Not necessarily. Over the years I’ve adapted to my prospects and donors as needed including some who are happy to conduct relationships (and their giving) by email and one, to who I became quite attached and who appeared to reciprocate, that I met once a year each December for over 12 years to collect their annual gift. We gauge what donors want and adapt to that along the way making sure we cover everything we need to in the time and/or via the medium we are given.
In the current circumstances I’m learning to be even more adaptable and nimble, while also keeping my activity strategic. What will be the key to getting a prospect to agree to, yet another, Zoom meeting on their schedule? I still have the novelty value, or buffer, of being new but we are using ‘new’ technology which some people will be open to but a few older demographics might not. I’ve heard colleagues talk about donors who want to wait until meetings can be done face- to- face again.

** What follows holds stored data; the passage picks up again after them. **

[config.mk]
export PLATFORM = sky130hd
export DESIGN_NAME = router_src_arbiter
export DESIGN_NICKNAME = d
export VERILOG_FILES = /design/src/rtl/router_src_arbiter.sv
export SDC_FILE = /design/constraint.sdc
export NUM_CORES = 1
export LEC_CHECK = 0
export BUFFER_PORTS_ARGS = -buffer_cell sky130_fd_sc_hd__buf_2
export CAP_MARGIN = 20
export CORE_ASPECT_RATIO = 1.75
export CORE_MARGIN = 1.5
export CORE_UTILIZATION = 45
export DETAILED_ROUTE_END_ITERATION = 10
export GPL_TIMING_DRIVEN = 0
export HOLD_SLACK_MARGIN = 0.06
export PLACE_DENSITY = 0.69
export SLEW_MARGIN = 20
export SYNTH_ARGS = -nofsm -noshare
export SYNTH_HDL_FRONTEND = slang
export SYNTH_SLANG_ARGS = --single-unit
[constraint.sdc]
create_clock -name clock -period 3.42 [get_ports clock]
set_clock_uncertainty 0.1 [all_clocks]
set_input_delay 1.026 -clock clock [delete_from_list [all_inputs] [get_ports clock]]
set_output_delay 1.026 -clock clock [all_outputs]
set_load 0.1 [all_outputs]
[src/rtl/router_src_arbiter.sv]
// Packet-level round-robin arbiter that shares one router_top input among NUM_SRC sources.
// Illegal-address packets are drained without reaching the router; length violations are flagged.
module router_src_arbiter #(
    parameter int NUM_SRC    = 3,
    parameter int GAP_CYCLES = 2
) (
    input  logic                 clock,
    input  logic                 resetn,
    input  logic [NUM_SRC-1:0]   src_pkt_valid,
    input  logic [8*NUM_SRC-1:0] src_data,
    output logic [NUM_SRC-1:0]   src_busy,
    input  logic                 router_busy,
    output logic                 rtr_pkt_valid,
    output logic [7:0]           rtr_data,
    output logic [NUM_SRC-1:0]   grant,
    output logic                 pkt_done,
    output logic                 len_err,
    output logic                 addr_err,
    output logic [1:0]           state_dbg
);

    localparam int PW = (NUM_SRC > 1) ? $clog2(NUM_SRC) : 1;
    localparam int GW = (GAP_CYCLES > 1) ? $clog2(GAP_CYCLES) : 1;

    localparam logic [1:0] S_IDLE = 2'd0;
    localparam logic [1:0] S_XFER = 2'd1;
    localparam logic [1:0] S_DROP = 2'd2;
    localparam logic [1:0] S_GAP  = 2'd3;

    logic [1:0]    state_q, state_d;
    logic [PW-1:0] owner_q, owner_d;
    logic [PW-1:0] ptr_q, ptr_d;
    logic [6:0]    cnt_q, cnt_d;
    logic [5:0]    len_q, len_d;
    logic [GW-1:0] gap_q, gap_d;
    logic          pkt_done_q, pkt_done_d;
    logic          len_err_q, len_err_d;
    logic          addr_err_q, addr_err_d;

    logic [7:0]    own_data;
    logic          own_valid;
    logic [7:0]    win_hdr;
    logic [PW:0]   cand;
    logic          win_found;
    logic [PW-1:0] win_idx;
    logic [PW-1:0] ptr_nxt;
    logic          last_slot;
    logic          byte_take;

    // Cyclic search for the first requester at or after the round-robin pointer.
    always_comb begin
        win_found = 1'b0;
        win_idx   = '0;
        cand      = '0;
        for (int k = 0; k < NUM_SRC; k++) begin
            cand = {1'b0, ptr_q} + (PW+1)'(k);
            if (cand >= (PW+1)'(NUM_SRC)) begin
                cand = cand - (PW+1)'(NUM_SRC);
            end
            if (!win_found && src_pkt_valid[cand[PW-1:0]]) begin
                win_found = 1'b1;
                win_idx   = cand[PW-1:0];
            end
        end
    end

    assign ptr_nxt = (win_idx == PW'(NUM_SRC - 1)) ? '0 : win_idx + PW'(1);

    always_comb begin
        own_data  = 8'd0;
        own_valid = 1'b0;
        win_hdr   = 8'd0;
        for (int i = 0; i < NUM_SRC; i++) begin
            if (owner_q == PW'(i)) begin
                own_data  = src_data[8*i +: 8];
                own_valid = src_pkt_valid[i];
            end
            if (win_idx == PW'(i)) begin
                win_hdr = src_data[8*i +: 8];
            end
        end
    end

    // cnt==0 is always the header, so the parity slot only exists once a byte has moved.
    assign last_slot = (cnt_q != 7'd0) && (cnt_q == {1'b0, len_q} + 7'd1);

    always_comb begin
        state_d    = state_q;
        owner_d    = owner_q;
        ptr_d      = ptr_q;
        cnt_d      = cnt_q;
        len_d      = len_q;
        gap_d      = gap_q;
        pkt_done_d = 1'b0;
        len_err_d  = 1'b0;
        addr_err_d = 1'b0;
        byte_take  = 1'b0;

        case (state_q)
            S_IDLE: begin
                if (win_found) begin
                    owner_d = win_idx;
                    ptr_d   = ptr_nxt;
                    cnt_d   = 7'd0;
                    if (win_hdr[1:0] == 2'b11) begin
                        state_d    = S_DROP;
                        len_d      = win_hdr[7:2];
                        addr_err_d = 1'b1;
                    end else begin
                        state_d = S_XFER;
                    end
                end
            end
            S_XFER:  byte_take = !router_busy;
            S_DROP:  byte_take = 1'b1;
            S_GAP: begin
                if (gap_q != GW'(GAP_CYCLES - 1)) begin
                    gap_d = gap_q + GW'(1);
                end else if (!router_busy) begin
                    state_d = S_IDLE;
                end
            end
            default: state_d = S_IDLE;
        endcase

        if (byte_take) begin
            if (cnt_q == 7'd0) begin
                cnt_d = 7'd1;
                if (state_q == S_XFER) begin
                    len_d = own_data[7:2];
                end
            end else if (last_slot || !own_valid) begin
                // Parity slot reached, or the source ended early: either way this byte closes the packet.
                pkt_done_d = 1'b1;
                len_err_d  = (last_slot && own_valid) || (!last_slot && !own_valid);
                state_d    = S_GAP;
                gap_d      = '0;
                cnt_d      = 7'd0;
            end else begin
                cnt_d = cnt_q + 7'd1;
            end
        end
    end

    // Handshake: source g's byte moves on a rising edge where src_busy[g]==0; otherwise it holds.
    always_comb begin
        src_busy      = '1;
        grant         = '0;
        rtr_data      = 8'd0;
        rtr_pkt_valid = 1'b0;
        for (int i = 0; i < NUM_SRC; i++) begin
            if (owner_q == PW'(i)) begin
                if (state_q == S_XFER) begin
                    src_busy[i] = router_busy;
                    grant[i]    = 1'b1;
                end else if (state_q == S_DROP) begin
                    src_busy[i] = 1'b0;
                    grant[i]    = 1'b1;
                end
            end
        end
        if (state_q == S_XFER) begin
            rtr_data      = own_data;
            rtr_pkt_valid = own_valid && !last_slot;
        end
    end

    always_ff @(posedge clock) begin
        if (!resetn) begin
            state_q    <= S_IDLE;
            owner_q    <= '0;
            ptr_q      <= '0;
            cnt_q      <= 7'd0;
            len_q      <= 6'd0;
            gap_q      <= '0;
            pkt_done_q <= 1'b0;
            len_err_q  <= 1'b0;
            addr_err_q <= 1'b0;
        end else begin
            state_q    <= state_d;
            owner_q    <= owner_d;
            ptr_q      <= ptr_d;
            cnt_q      <= cnt_d;
            len_q      <= len_d;
            gap_q      <= gap_d;
            pkt_done_q <= pkt_done_d;
            len_err_q  <= len_err_d;
            addr_err_q <= addr_err_d;
        end
    end

    assign pkt_done  = pkt_done_q;
    assign len_err   = len_err_q;
    assign addr_err  = addr_err_q;
    assign state_dbg = state_q;

endmodule

==> results of run 1 <==
-- worst paths after layout --
check,start,end,slack (ns),depth (start not counted)
setup / recovery,cnt_q[0],rtr_pkt_valid,0.06,9
hold / removal,ptr_q[0],ptr_q[0],0.41,2
setup reg to reg,ptr_q[0],state_dbg[1],0.42,9
hold reg to reg,ptr_q[0],ptr_q[0],0.41,2
-- timing repair --
action,4_1_cts,5_1_grt
setup buffers,2,0
cloned,0,0
pin swaps,1,0
setup endpoints to repair,4,4
hold buffers,0,0
gates resized for setup,10,9
-- synth_stat cells, types with 2 or more instances --
| cell | instances |
|---|---|
| nand2_1 | 29 |
| nor2_1 | 25 |
| dfxtp_1 | 23 |
| and2_1 | 17 |
| o21ai_0 | 17 |
| o21ai_1 | 14 |
| a21oi_1 | 13 |
| ha_1 | 12 |
| a31oi_1 | 11 |
| mux2i_1 | 11 |
| inv_1 | 10 |
| clkbuf_1 | 9 |
| nor2b_1 | 8 |
| nand3_1 | 6 |
| o31ai_1 | 6 |
| and2_0 | 4 |
| nand3b_1 | 4 |
| nor4_1 | 4 |
| xnor2_1 | 4 |
| a221o_1 | 3 |
| a221o_2 | 3 |
| nand2b_1 | 3 |
| nor3_1 | 3 |
| xor2_1 | 3 |
| and3_1 | 2 |
| o21a_1 | 2 |
| o21a_2 | 2 |
| o22ai_1 | 2 |
-- cells in the final DEF, fill, tap and decap left out, types with 11 or more instances in the layout --
master / Yosys / final
and2_1: 17 / 16
mux2i_1: 11 / 11
o21ai_1: 14 / 15
o21ai_0: 17 / 16
nand2_1: 29 / 29
a31oi_1: 11 / 11
dfxtp_1: 23 / 19
buf_2: 1 / 48
nor2_1: 25 / 25
a21oi_1: 13 / 13
-- layout make-up --
| cell class | instances | area, um2 |
|---|---|---|
| Buffer | 9 | 37.5 |
| Clock buffer | 3 | 41.3 |
| Clock inverter | 1 | 5.00 |
| Fill cell | 492 | 2070 |
| Inverter | 10 | 37.5 |
| Multi-Input combinational cell | 237 | 1620 |
| Sequential cell | 23 | 465 |
| Tap cell | 52 | 65.1 |
| Timing Repair Buffer | 51 | 280 |
-- sequential cells by signal, summed over array words and instances, names as in the netlist --
register / cells
pkt_done: 1
addr_err: 1
owner_q: 2
len_err: 1
gap_q: 1
cnt_q: 7
state_dbg: 2
ptr_q: 2
len_q: 6
-- cell families after synthesis --
family                     Yosys count  share of synthesized area
adders and majority gates           12                     0.0702
buffers and inverters               20                     0.0357
AOI/OAI and AO/OA                   86                      0.283
xor gates and xnor gates             7                     0.0287
and+or+nand+nor                    121                      0.316
DFF                                 23                      0.215
muxes                               11                     0.0515
-- worst max-delay path: cells and delay by family (launching register included) --
kind	cells	cell delay, ns
buffers and inverters	2	0.25
DFF	1	0.36
adders and majority gates	2	0.34
and+or+nand+nor	5	1.01
-- layer usage --
layer  vias up  GRT usage  wire length [um]
met5         -          0                 0
met4         0     0.0732               129
met3        10     0.0143               129
met2        50      0.489              3540
met1      1072      0.259              2280
li1       1127          -                 -
-- stage by stage --
stage | total power (W) | util
final | 0.00230 | 0.552
after global routing | 0.00244 | 0.552
after CTS | 0.00229 | 0.551
after detailed placement | 0.00208 | 0.530
after global placement | 0.00206 | 0.530
after floorplan | 0.00175 | -
-- report_power, final --
part	switching [W]	internal [W]
logic	0.00118	0.000526
clock network	0.0000919	0.0000814
registers	0.0000800	0.000340
==> flow_summary.yaml, run 1 <==
yosys:
  synth_cell_types: 58
  ys_async_sr_fraction: 0
  yosys.area.top_type: "dfxtp_1"
  ys_top_cells_by_area: "dfxtp_1 22%, ha_1 7.0%, mux2i_1 5.1%"
  synth_area_um2: 2140
  syn_area_per_cell_um2: 7.64
  synth_edf_count: 0
  syn_inst: 280
  yosys_warnings: 0
  synth-seq-cells: 23
  synthesis.nets: 322
  ys.flop_type: "dfxtp_1"
  synth-seq-area-share: 0.215
  synth.top_cell.area_share: 0.215
cts:
  cts.sinks: 23
  cts_buffers: 3
  worstSkewPairLatency_ns: 0.27
  tritoncts: "yes"
  htreeDepth: 1
  root_buffer: "clkbuf_8"
  clk_pin_slew_worst_paths_ns: 0.09
  max-clock-path-buffers: 2
grt:
  grt_pass1_vias: 2118
  grt_use_total: 0.249
  grt_max_degree: 14
  grt_first_pass_wirelength_mm: 9.54
  antenna_found_initial: 0
  grt-ovfl-total: 0
critical_path:
  cp.arrival_ns: 2.23
  critical_path.max_stage_delay_ns: 0.47
  critPathKind: "reg2out"
  path_max_fanout: 5
  crit_chain: "inv_1, ha_1, or4b_4, nor3_4, nor4_1, nand3_1, ha_2, and2_2, buf_12"
  end_kind: "output pin"
  crit_slowest_cell: "or4b_4"
  start_kind: "flop"
  cp.required_ns: 2.29
min_path:
  hp-class: "reg2reg"
place:
  dpl_worst_slack_ns: -0.482
  dp.cells: 381
  dp_hpwl_mm: 4.89
  gp_congestion: 0.810
  io_buffers: 49
  post_dp_cell_area_um2: 2450
drt:
  wl_mm: 6.08
  dr.pass1.iters: 4
  viasPerCell: 5.85
  drc: 0
  drt-initial-drc-count: 78
  vias: 2259
  wire_per_inst_um: 15.7
  ant_nets: 0
outcome:
  outcome: "completed"
die:
  floorplan.io_pins: 50
  initial_utilization: 0.462
  dieArea_um2: 5190
  core_area_um2: 4620
  dieHeight_um: 94.2
  chipWidth_um: 55.1
  rows: 33
power:
  leakage_nw: 1.04
  peakVddDrop_uv: 618
  powerDensity_nw_per_um2: 901
sta:
  rsz0062_at_grt: "true"
  period_share: 0.982
  worst_pin_slew_ns: 0.702
  hold_ws_ns: 0.414
  final.setup.worst_slack_ns: 0.0599
  slew_headroom: 0.525
  setup-tns-final_ns: 0
  setup_violations: 0
  slew_viol_final: 0
  clock.fmax_mhz: 298
  post-route-min-period_ns: 3.36
  finalHoldViolations: 0
final_layout:
  area_delta_synth_final_pct: 19.5
  drive_gt1_frac: 0.251
  final-instance-count-excl-fill: 386
  nets: 377
  post-route-cell-area_um2: 2550
  antenna_cells: 0
run:
  drv_cap: 0
Note: power is estimated with default switching activity, not from simulation.
==> run 2, diff against run 1 <==
--- a/config.mk
+++ b/config.mk
@@ -14,6 +14,7 @@
 export GPL_TIMING_DRIVEN = 0
 export HOLD_SLACK_MARGIN = 0.06
 export PLACE_DENSITY = 0.69
+export SETUP_SLACK_MARGIN = 0.5
 export SLEW_MARGIN = 20
 export SYNTH_ARGS = -nofsm -noshare
 export SYNTH_HDL_FRONTEND = slang
==> flow_summary.yaml, run 2 (synthesis gave the netlist of run 1 again) <==
outcome:
  outcome: "completed"
grt:
  grt-ovfl-total: 0
  grt_first_pass_wirelength_mm: 9.58
  grt_pass1_vias: 2175
  antenna_found_initial: 0
  grt_max_degree: 14
  grt_use_total: 0.250
sta:
  finalHoldViolations: 0
  worst_pin_slew_ns: 0.557
  post-route-min-period_ns: 3.23
  slew_headroom: 0.627
  final.setup.worst_slack_ns: 0.186
  period_share: 0.946
  slew_viol_final: 0
  clock.fmax_mhz: 309
  rsz0062_at_grt: "true"
  setup_violations: 0
critical_path:
  critPathKind: "in2out"
  cp.required_ns: 2.29
  cp.arrival_ns: 2.11
  crit_chain: "buf_2, mux2i_1, o21ai_0, ha_2, and2_4, buf_12"
  crit_slowest_cell: "o21ai_0"
  critical_path.max_stage_delay_ns: 0.26
  end_kind: "output pin"
  path_max_fanout: 8
  start_kind: "input port"
final_layout:
  post-route-cell-area_um2: 2880
  seqCellArea_um2: 485
  final_core_util: 0.622
  antenna_cells: 0
  max_flop_register: "cnt_q"
  layout_commonest_cell: "buf_2"
  final-instance-count-excl-fill: 398
  nFillCells: 442
  nets: 389
  multiInputGateArea_um2: 1750
  drive_gt1_frac: 0.379
  top_regs: "cnt_q: 7 flops, len_q: 6 flops"
  final_cell_mix: "37 x buf_2, 29 x nand2_1, 25 x nor2_1"
  largest_reg_flops: 7
  area_delta_synth_final_pct: 34.5
place:
  dp_hpwl_mm: 4.82
  io_buffers: 49
  dpl_worst_slack_ns: -0.251
  post_dp_cell_area_um2: 2490
  gp_congestion: 0.828
  dp.cells: 381
cts:
  tritoncts: "yes"
  htreeDepth: 1
  root_buffer: "clkbuf_8"
  cts_buffers: 3
  cts.sinks: 23
  worstSkewPairLatency_ns: 0.27
  max-clock-path-buffers: 2
  clk_pin_slew_worst_paths_ns: 0.09
drt:
  highest_layer: "met4"
  met3WireLength_um: 102
  ant_nets: 0
  wl_met1_mm: 2.38
  drt-initial-drc-count: 74
  viasPerCell: 5.79
  wl_met2_mm: 3.57
  dr.pass1.iters: 4
  drc: 0
  wl_mm: 6.21
  wire_per_inst_um: 15.6
  vias: 2306
die:
  rows: 33
  initial_utilization: 0.462
  floorplan.io_pins: 50
  dieHeight_um: 94.2
  core_area_um2: 4620
  dieArea_um2: 5190
  chipWidth_um: 55.1
power:
  leakage_nw: 1.15
  powerDensity_nw_per_um2: 886
  peakVddDrop_uv: 775
min_path:
  hp-class: "reg2reg"
run:
  drv_cap: 0
[run 2: changes by cell type in the layout (fill, tap and decap cells not counted), moves of 3 or more]
cell     change
o21ai_1      +6
buf_6        +4
inv_1        -3
dfxtp_4      +5
buf_4       +15
ha_4         +3
and2_2       +9
o21ai_0      -6
buf_2       -11
dfxtp_1      -6
and2_1      -11
ha_1         -3
[run 2: layer usage]
metal | global-route usage | vias to the layer above
met5 | 0 | -
li1 | - | 1152
met2 | 0.475 | 48
met4 | 0.102 | 0
met1 | 0.260 | 1093
met3 | 0.0207 | 13
[run 2: worst paths after layout]
check | depth (start not counted) | to | from | slack [ns]
worst min-delay path | 2 | ptr_q[0] | ptr_q[0] | 0.39
worst max-delay path | 6 | rtr_pkt_valid | src_pkt_valid[1] | 0.19
worst min register to register | 2 | ptr_q[0] | ptr_q[0] | 0.39
worst max register to register | 10 | len_q[5] | ptr_q[0] | 0.69
[run 2: report_power, final]
part           leakage (nW)  switching, W  internal, W  total, W
logic                 0.929       0.00124     0.000699   0.00194
registers             0.193     0.0000853     0.000347  0.000433
clock network        0.0255     0.0000935    0.0000815  0.000175
[run 2: what timing repair did]
item	in CTS	in global routing
resized for setup	46	32
setup endpoints to repair	15	23
buffers inserted	5	8
hold buffers	0	0
pin swaps	5	12
[run 2: area by class of cell]
| class | instances | share of cell area |
|---|---|---|
| Buffer | 10 | 0.0235 |
| Clock buffer | 3 | 0.0144 |
| Clock inverter | 1 | 0.00174 |
| Inverter | 10 | 0.0139 |
| Multi-Input combinational cell | 237 | 0.608 |
| Sequential cell | 23 | 0.169 |
| Tap cell | 52 | 0.0226 |
| Timing Repair Buffer | 62 | 0.147 |
[run 2: worst max-delay path: cells and delay by family]
kind / cells / cell delay (ns)
and+or+nand+nor: 1 / 0.15
AOI/OAI and AO/OA: 1 / 0.26
adders and majority gates: 1 / 0.25
buffers and inverters: 2 / 0.32
muxes: 1 / 0.09
[run 2: through the flow]
stage / power, W / hold WS [ns] / TNS (ns)
finish: 0.00255 / 0.392 / 0
global route: 0.00269 / 0.406 / 0
global placement: 0.00210 / 0.385 / -0.224
CTS: 0.00238 / 0.411 / 0
floorplan: 0.00178 / 0.366 / 0
detailed placement: 0.00211 / 0.398 / -0.251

Being in a pandemic can also be liberating, what is there to lose by contacting a past donor to check in with them, ask how they are doing and give them an update on your organisation? Also, when you are locked down and discouraged from travel it’s not possible to use the reason for a work visit to a donor’s home city as a reason to approach them for a meeting, so what other options do you have? I saw that one colleague had the idea of a ‘virtual’ trip to one of the places they would normally be going to in person – they even promised customized backgrounds to show images of the place where the donors live.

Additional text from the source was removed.